Aphids and their ability to spread viruses are the bane of many farmers’ production forecasts.

Globally, aphids cause billions of dollars in crop damage, and more plant viruses are transmitted by aphids than any other group of insects. But until recently, the complex relationship between the aphid host — a plant virus — and an animal virus was not fully understood. Nor was it understood how those two viruses co-operate to use the aphid to their advantage to expand to new hosts and spread disease.

Researchers at the U.S. Department of Agriculture’s Agricultural Research Service and Boyce Thompson Institute at Cornell University in New York focused their study on the green peach aphid, which feeds on peaches, tomatoes, potatoes, cabbage, and corn while transmitting more than 100 different plant viruses.

One particular virus is the potato leafroll virus (PLRV), which can reduce potato yields by more than 50 percent globally. A series of unexpected discoveries revealed just how destructive the potato virus can be. The PLRV not only uses the aphid for a ride to new hosts but is able to suppress the aphid’s immune system by manipulating a virus protein known to impair plants’ immune systems.

With the aphid’s defences down, the researchers discovered a rapid increase in an insect virus known as Myzus persicae densovirus (MpDNV). And that led to discovering that aphids with more copies of MpDNV were more likely to grow wings.

The significance of this is that green peach aphids rarely grow wings until the fall when the weather is cooler. But with wings earlier in the growing season, the aphid can fly and spread both the potato virus and the insect virus to new hosts, thereby spreading disease.
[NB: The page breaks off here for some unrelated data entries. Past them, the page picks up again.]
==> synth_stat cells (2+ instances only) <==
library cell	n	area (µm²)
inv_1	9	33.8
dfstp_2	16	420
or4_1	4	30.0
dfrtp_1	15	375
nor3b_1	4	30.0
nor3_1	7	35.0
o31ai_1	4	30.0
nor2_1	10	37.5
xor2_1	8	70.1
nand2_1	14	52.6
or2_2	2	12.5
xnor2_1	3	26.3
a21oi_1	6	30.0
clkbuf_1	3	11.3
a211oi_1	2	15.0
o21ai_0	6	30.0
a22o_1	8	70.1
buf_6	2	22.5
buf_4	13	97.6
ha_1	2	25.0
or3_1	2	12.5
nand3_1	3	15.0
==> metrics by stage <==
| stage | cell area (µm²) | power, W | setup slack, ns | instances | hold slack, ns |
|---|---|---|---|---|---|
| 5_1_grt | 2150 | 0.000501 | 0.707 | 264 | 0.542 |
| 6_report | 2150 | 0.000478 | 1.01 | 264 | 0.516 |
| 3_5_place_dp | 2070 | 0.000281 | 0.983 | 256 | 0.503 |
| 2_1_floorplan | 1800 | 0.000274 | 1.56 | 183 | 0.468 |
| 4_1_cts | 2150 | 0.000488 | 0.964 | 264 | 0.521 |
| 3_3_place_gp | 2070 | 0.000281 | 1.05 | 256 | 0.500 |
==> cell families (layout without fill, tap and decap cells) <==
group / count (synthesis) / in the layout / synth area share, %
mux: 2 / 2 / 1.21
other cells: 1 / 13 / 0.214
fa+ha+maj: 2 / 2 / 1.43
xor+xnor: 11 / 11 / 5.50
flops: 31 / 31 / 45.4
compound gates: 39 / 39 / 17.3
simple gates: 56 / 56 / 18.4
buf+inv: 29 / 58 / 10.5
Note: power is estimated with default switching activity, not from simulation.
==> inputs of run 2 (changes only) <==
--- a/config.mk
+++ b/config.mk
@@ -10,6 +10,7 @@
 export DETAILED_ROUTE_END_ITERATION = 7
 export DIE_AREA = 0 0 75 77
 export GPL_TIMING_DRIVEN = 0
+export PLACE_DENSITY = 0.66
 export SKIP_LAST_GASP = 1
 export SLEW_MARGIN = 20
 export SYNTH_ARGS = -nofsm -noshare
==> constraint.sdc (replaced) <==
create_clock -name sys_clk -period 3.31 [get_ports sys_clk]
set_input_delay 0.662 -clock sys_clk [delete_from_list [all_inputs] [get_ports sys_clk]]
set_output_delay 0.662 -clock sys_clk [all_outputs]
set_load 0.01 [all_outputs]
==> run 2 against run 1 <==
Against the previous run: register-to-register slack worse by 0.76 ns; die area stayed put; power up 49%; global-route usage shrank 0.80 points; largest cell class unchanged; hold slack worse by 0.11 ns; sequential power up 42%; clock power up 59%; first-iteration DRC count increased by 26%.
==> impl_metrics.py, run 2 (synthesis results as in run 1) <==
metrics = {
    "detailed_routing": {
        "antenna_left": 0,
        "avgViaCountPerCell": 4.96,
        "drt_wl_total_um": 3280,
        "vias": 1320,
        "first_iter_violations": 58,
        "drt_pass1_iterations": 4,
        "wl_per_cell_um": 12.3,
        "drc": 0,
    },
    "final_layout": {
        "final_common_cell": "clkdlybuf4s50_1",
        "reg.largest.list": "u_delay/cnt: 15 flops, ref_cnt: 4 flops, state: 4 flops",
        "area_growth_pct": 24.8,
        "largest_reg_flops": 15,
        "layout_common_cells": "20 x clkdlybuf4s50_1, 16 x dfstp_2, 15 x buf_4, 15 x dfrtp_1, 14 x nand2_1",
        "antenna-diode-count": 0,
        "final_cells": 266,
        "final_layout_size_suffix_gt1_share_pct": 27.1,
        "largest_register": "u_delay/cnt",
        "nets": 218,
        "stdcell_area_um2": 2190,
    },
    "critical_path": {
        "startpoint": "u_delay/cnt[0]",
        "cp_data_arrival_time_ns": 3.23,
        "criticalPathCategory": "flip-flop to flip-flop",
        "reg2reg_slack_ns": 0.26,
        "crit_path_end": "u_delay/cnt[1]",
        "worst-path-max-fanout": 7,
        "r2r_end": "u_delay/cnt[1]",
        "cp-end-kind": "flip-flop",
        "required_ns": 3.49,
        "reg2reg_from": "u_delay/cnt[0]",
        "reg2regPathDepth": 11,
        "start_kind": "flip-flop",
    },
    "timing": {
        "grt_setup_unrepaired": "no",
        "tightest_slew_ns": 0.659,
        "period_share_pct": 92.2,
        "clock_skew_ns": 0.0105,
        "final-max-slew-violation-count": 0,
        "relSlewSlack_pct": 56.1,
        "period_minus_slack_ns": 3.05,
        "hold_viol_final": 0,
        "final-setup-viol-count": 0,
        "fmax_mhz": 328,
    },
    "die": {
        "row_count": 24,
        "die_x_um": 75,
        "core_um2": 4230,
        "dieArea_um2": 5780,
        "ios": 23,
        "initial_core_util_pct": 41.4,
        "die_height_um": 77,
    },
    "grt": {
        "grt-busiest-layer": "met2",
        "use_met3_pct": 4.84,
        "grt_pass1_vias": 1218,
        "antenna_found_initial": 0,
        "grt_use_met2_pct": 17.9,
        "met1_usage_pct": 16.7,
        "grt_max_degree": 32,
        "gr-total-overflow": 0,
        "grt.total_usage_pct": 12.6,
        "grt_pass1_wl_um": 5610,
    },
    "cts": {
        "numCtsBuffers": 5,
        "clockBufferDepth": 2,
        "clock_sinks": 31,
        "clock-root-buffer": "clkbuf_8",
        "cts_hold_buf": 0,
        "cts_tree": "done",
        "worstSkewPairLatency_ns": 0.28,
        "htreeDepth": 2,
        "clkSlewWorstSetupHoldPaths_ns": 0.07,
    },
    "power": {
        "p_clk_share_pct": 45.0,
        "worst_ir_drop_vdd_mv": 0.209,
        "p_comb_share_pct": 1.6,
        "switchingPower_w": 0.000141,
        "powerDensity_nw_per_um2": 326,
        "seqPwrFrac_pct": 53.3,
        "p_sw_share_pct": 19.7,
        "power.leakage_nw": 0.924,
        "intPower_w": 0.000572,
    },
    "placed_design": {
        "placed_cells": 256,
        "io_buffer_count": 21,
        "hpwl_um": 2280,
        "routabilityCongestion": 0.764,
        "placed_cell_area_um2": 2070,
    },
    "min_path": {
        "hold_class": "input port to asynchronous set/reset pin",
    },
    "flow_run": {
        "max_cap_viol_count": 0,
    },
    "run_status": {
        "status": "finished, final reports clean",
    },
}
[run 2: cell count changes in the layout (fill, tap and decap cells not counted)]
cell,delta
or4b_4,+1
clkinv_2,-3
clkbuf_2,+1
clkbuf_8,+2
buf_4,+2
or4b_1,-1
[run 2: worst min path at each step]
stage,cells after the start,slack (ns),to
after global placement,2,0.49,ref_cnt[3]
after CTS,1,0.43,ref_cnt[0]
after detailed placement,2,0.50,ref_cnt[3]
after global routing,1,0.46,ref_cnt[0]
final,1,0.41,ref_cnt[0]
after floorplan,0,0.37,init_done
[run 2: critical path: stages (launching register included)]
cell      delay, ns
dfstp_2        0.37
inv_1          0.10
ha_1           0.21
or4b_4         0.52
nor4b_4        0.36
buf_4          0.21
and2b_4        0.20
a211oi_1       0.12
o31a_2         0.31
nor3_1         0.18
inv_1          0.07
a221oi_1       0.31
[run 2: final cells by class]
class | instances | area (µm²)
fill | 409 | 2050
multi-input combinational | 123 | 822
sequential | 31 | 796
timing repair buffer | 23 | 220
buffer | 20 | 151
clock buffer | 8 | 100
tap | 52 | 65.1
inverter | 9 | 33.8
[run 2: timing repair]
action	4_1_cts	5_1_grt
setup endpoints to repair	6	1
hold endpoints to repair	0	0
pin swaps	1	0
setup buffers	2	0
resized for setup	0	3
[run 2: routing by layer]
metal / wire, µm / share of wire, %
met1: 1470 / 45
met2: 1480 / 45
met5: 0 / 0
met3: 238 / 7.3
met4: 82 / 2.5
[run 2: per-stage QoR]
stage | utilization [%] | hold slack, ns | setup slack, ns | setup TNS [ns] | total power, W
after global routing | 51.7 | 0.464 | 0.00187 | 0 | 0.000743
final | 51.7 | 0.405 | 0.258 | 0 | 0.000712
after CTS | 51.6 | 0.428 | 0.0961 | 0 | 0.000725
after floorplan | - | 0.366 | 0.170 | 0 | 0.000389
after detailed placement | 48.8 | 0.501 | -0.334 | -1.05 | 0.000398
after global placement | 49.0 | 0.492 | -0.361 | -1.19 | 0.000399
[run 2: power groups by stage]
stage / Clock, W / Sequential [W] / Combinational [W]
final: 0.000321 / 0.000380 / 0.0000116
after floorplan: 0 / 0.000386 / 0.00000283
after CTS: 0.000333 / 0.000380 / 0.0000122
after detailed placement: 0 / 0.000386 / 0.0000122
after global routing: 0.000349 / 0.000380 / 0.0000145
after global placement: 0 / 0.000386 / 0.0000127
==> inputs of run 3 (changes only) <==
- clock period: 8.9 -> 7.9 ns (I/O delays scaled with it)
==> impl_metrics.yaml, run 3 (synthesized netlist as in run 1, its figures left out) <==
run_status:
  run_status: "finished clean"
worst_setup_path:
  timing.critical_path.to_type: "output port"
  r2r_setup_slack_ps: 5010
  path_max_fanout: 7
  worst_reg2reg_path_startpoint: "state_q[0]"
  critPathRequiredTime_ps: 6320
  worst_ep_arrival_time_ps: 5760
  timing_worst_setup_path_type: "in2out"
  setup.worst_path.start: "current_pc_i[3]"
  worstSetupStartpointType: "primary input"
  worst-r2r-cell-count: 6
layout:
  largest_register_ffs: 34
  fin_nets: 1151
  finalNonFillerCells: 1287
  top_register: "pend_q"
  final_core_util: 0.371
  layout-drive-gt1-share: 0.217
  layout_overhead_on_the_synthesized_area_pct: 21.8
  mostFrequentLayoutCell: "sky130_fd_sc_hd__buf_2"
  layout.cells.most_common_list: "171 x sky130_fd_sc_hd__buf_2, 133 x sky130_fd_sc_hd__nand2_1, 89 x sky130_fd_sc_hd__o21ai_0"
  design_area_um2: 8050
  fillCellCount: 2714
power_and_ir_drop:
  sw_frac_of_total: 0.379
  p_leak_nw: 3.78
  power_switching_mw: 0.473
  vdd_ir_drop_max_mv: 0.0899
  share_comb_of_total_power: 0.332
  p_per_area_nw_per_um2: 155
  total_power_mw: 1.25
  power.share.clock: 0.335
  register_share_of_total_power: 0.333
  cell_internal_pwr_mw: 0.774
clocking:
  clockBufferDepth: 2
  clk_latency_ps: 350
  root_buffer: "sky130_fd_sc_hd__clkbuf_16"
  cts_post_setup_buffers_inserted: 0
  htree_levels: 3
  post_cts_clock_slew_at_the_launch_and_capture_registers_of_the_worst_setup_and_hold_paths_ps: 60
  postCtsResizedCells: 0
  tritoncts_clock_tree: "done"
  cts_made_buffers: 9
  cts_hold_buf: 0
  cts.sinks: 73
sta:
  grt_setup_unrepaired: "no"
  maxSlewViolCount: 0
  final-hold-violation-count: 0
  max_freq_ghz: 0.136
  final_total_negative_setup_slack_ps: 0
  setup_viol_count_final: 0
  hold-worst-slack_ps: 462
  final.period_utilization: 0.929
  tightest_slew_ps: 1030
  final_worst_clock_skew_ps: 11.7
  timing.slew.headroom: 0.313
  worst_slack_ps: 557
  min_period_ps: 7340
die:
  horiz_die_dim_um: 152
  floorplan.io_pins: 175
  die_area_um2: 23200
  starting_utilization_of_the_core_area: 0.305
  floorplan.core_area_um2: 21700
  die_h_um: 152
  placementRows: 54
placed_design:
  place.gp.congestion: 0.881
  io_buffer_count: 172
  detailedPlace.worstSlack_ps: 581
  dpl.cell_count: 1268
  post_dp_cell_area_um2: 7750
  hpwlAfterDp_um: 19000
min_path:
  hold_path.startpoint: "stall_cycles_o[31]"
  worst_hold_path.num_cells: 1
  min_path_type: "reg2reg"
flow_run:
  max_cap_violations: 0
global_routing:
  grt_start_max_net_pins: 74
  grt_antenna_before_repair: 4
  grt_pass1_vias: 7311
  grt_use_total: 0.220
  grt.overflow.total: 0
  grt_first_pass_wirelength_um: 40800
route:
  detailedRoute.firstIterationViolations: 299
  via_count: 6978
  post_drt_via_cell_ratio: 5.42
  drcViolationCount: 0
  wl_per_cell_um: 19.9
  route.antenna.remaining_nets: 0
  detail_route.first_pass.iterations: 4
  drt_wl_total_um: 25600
“We do think this is the result of evolution,” said Dr. Michelle Heck, a USDA scientist. “Both the plant virus and the insect virus have evolved to manipulate the aphid to increase their spread. Viruses that gained this ability by random mutation were more successful and, thus, became more abundant in the population. The insect virus (MpDNV) can cause the aphids to prematurely grow wings in the absence of the plant virus (PLRV), (but) the plant virus may be taking advantage of this by suppressing the aphid’s immune system, since having more winged aphids will also increase (its) spread. This means that an ancestor of PLRV that accidentally suppressed the aphid immune system likely became so successful that it became the most abundant form of PLRV. That is why we can observe this trait in PLRV today.”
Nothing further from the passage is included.